[RECORDS PROVIDED — start]
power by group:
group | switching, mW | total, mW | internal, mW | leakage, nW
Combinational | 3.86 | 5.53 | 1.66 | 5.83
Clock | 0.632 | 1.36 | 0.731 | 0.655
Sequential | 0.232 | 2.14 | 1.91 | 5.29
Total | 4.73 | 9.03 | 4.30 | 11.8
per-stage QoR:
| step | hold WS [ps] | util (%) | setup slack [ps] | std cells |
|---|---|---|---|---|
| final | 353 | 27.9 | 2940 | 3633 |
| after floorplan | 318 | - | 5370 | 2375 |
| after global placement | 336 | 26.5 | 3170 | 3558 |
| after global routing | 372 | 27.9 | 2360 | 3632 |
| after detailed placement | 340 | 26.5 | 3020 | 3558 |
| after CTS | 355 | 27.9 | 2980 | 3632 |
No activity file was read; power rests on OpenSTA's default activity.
[RECORDS PROVIDED — finish]
TASK PROMPT
Transcribe the full listing, word for word.

SOLUTION FOR THIS TASK
power by group:
group | switching, mW | total, mW | internal, mW | leakage, nW
Combinational | 3.86 | 5.53 | 1.66 | 5.83
Clock | 0.632 | 1.36 | 0.731 | 0.655
Sequential | 0.232 | 2.14 | 1.91 | 5.29
Total | 4.73 | 9.03 | 4.30 | 11.8
per-stage QoR:
| step | hold WS [ps] | util (%) | setup slack [ps] | std cells |
|---|---|---|---|---|
| final | 353 | 27.9 | 2940 | 3633 |
| after floorplan | 318 | - | 5370 | 2375 |
| after global placement | 336 | 26.5 | 3170 | 3558 |
| after global routing | 372 | 27.9 | 2360 | 3632 |
| after detailed placement | 340 | 26.5 | 3020 | 3558 |
| after CTS | 355 | 27.9 | 2980 | 3632 |
No activity file was read; power rests on OpenSTA's default activity.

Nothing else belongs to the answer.